A single stretch of the material below is to be transcribed exactly, starting at the line with "nor2_2 | 8 | 50.1 |" and ending after the line with "O_INSN[18] | 6 | 0.45 |".

▼

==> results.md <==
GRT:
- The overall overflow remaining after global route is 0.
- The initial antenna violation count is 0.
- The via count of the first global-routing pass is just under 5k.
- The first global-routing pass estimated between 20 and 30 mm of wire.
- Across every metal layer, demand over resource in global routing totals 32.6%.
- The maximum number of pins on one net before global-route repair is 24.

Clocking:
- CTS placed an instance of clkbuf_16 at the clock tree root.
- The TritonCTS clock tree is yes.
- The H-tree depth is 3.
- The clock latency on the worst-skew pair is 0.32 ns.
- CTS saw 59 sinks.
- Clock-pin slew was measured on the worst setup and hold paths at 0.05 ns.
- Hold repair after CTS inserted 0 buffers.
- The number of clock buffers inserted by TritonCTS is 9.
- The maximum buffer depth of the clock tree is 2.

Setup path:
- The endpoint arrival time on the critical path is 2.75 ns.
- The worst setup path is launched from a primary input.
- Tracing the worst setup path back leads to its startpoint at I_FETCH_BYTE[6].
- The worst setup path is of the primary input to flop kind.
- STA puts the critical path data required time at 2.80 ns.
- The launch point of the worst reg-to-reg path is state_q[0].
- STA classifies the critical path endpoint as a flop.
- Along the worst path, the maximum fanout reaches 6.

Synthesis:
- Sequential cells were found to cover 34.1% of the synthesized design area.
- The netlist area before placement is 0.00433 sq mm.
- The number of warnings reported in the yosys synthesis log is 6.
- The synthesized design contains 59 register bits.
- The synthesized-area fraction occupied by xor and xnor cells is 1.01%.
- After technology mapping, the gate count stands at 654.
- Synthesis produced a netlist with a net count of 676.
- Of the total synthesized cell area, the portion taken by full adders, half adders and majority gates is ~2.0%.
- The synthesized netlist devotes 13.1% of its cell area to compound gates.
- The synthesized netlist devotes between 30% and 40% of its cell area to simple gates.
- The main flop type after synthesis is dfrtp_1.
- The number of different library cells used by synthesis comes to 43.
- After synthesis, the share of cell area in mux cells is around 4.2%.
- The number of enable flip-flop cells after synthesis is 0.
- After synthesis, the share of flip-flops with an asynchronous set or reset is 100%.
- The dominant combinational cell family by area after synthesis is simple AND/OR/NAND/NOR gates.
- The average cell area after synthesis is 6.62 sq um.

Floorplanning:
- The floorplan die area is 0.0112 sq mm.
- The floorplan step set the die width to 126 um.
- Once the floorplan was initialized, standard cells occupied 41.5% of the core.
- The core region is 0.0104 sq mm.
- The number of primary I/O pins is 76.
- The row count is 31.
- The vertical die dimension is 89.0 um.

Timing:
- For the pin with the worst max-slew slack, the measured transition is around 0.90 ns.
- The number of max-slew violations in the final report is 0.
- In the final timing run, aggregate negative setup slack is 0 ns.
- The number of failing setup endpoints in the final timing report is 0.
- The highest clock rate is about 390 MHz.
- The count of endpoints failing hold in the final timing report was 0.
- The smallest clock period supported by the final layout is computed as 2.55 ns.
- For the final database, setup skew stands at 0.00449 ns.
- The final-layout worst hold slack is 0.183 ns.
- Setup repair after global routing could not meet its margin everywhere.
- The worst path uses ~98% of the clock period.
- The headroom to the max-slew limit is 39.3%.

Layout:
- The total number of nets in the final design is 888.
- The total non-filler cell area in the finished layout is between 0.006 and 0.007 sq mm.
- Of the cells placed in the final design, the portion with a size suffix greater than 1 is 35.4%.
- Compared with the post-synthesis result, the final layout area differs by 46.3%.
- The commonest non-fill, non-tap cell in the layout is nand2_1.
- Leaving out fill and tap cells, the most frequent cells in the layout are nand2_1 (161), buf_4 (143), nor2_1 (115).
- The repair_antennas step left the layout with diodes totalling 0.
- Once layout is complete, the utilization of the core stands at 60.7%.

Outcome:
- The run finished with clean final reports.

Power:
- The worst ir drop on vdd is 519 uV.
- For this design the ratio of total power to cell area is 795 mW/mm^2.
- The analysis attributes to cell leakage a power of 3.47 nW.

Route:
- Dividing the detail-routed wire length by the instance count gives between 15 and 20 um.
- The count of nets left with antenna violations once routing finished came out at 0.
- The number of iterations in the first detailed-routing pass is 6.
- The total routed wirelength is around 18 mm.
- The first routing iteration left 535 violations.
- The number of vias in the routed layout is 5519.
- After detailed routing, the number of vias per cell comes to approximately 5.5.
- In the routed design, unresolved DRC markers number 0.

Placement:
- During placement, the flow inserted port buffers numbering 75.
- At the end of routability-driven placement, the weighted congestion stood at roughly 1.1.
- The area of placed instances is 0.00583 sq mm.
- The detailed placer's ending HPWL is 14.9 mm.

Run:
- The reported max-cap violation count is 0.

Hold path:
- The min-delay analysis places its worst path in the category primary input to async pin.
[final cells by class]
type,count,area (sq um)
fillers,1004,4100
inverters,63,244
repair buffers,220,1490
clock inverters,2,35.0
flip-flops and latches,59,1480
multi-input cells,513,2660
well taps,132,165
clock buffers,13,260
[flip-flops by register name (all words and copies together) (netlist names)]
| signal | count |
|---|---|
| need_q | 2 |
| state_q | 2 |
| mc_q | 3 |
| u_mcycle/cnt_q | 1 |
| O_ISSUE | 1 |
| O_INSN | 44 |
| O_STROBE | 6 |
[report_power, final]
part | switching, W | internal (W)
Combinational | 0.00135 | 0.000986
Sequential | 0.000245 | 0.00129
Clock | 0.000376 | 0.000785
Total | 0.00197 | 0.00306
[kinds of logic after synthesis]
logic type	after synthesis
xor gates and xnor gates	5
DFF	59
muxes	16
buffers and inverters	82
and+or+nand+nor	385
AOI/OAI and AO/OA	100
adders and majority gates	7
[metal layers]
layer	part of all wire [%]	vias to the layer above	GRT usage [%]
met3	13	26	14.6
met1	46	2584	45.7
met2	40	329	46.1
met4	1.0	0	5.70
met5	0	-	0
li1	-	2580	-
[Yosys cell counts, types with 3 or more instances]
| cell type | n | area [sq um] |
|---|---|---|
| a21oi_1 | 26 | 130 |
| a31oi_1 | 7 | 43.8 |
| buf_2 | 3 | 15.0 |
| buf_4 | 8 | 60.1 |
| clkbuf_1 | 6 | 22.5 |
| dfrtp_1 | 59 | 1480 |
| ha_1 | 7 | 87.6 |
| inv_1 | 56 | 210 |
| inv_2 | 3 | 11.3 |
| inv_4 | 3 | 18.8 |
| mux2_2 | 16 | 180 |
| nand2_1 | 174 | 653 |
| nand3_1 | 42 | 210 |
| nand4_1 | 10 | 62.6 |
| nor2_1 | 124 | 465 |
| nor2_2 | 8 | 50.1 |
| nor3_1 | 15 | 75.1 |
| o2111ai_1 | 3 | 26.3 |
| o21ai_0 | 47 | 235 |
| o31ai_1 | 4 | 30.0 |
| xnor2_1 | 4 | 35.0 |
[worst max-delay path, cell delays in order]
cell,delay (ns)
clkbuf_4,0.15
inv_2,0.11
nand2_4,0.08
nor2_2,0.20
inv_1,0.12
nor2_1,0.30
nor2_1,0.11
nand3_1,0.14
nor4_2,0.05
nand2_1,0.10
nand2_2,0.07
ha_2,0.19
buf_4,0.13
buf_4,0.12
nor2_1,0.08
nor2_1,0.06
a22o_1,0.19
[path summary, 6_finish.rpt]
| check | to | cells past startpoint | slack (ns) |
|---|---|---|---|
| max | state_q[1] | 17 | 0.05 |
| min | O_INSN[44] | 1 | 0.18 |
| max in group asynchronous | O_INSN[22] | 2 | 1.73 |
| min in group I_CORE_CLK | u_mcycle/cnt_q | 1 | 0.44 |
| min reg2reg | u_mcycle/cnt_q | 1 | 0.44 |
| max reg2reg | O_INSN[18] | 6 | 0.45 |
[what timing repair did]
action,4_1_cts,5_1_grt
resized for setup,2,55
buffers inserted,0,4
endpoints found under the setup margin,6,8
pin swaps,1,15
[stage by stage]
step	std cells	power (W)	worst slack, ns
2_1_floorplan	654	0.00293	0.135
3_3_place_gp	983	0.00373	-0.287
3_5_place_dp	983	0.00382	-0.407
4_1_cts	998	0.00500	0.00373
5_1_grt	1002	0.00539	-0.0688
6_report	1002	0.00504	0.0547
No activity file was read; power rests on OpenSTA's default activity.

▲

— Task output —
| nor2_2 | 8 | 50.1 |
| nor3_1 | 15 | 75.1 |
| o2111ai_1 | 3 | 26.3 |
| o21ai_0 | 47 | 235 |
| o31ai_1 | 4 | 30.0 |
| xnor2_1 | 4 | 35.0 |
[worst max-delay path, cell delays in order]
cell,delay (ns)
clkbuf_4,0.15
inv_2,0.11
nand2_4,0.08
nor2_2,0.20
inv_1,0.12
nor2_1,0.30
nor2_1,0.11
nand3_1,0.14
nor4_2,0.05
nand2_1,0.10
nand2_2,0.07
ha_2,0.19
buf_4,0.13
buf_4,0.12
nor2_1,0.08
nor2_1,0.06
a22o_1,0.19
[path summary, 6_finish.rpt]
| check | to | cells past startpoint | slack (ns) |
|---|---|---|---|
| max | state_q[1] | 17 | 0.05 |
| min | O_INSN[44] | 1 | 0.18 |
| max in group asynchronous | O_INSN[22] | 2 | 1.73 |
| min in group I_CORE_CLK | u_mcycle/cnt_q | 1 | 0.44 |
| min reg2reg | u_mcycle/cnt_q | 1 | 0.44 |
| max reg2reg | O_INSN[18] | 6 | 0.45 |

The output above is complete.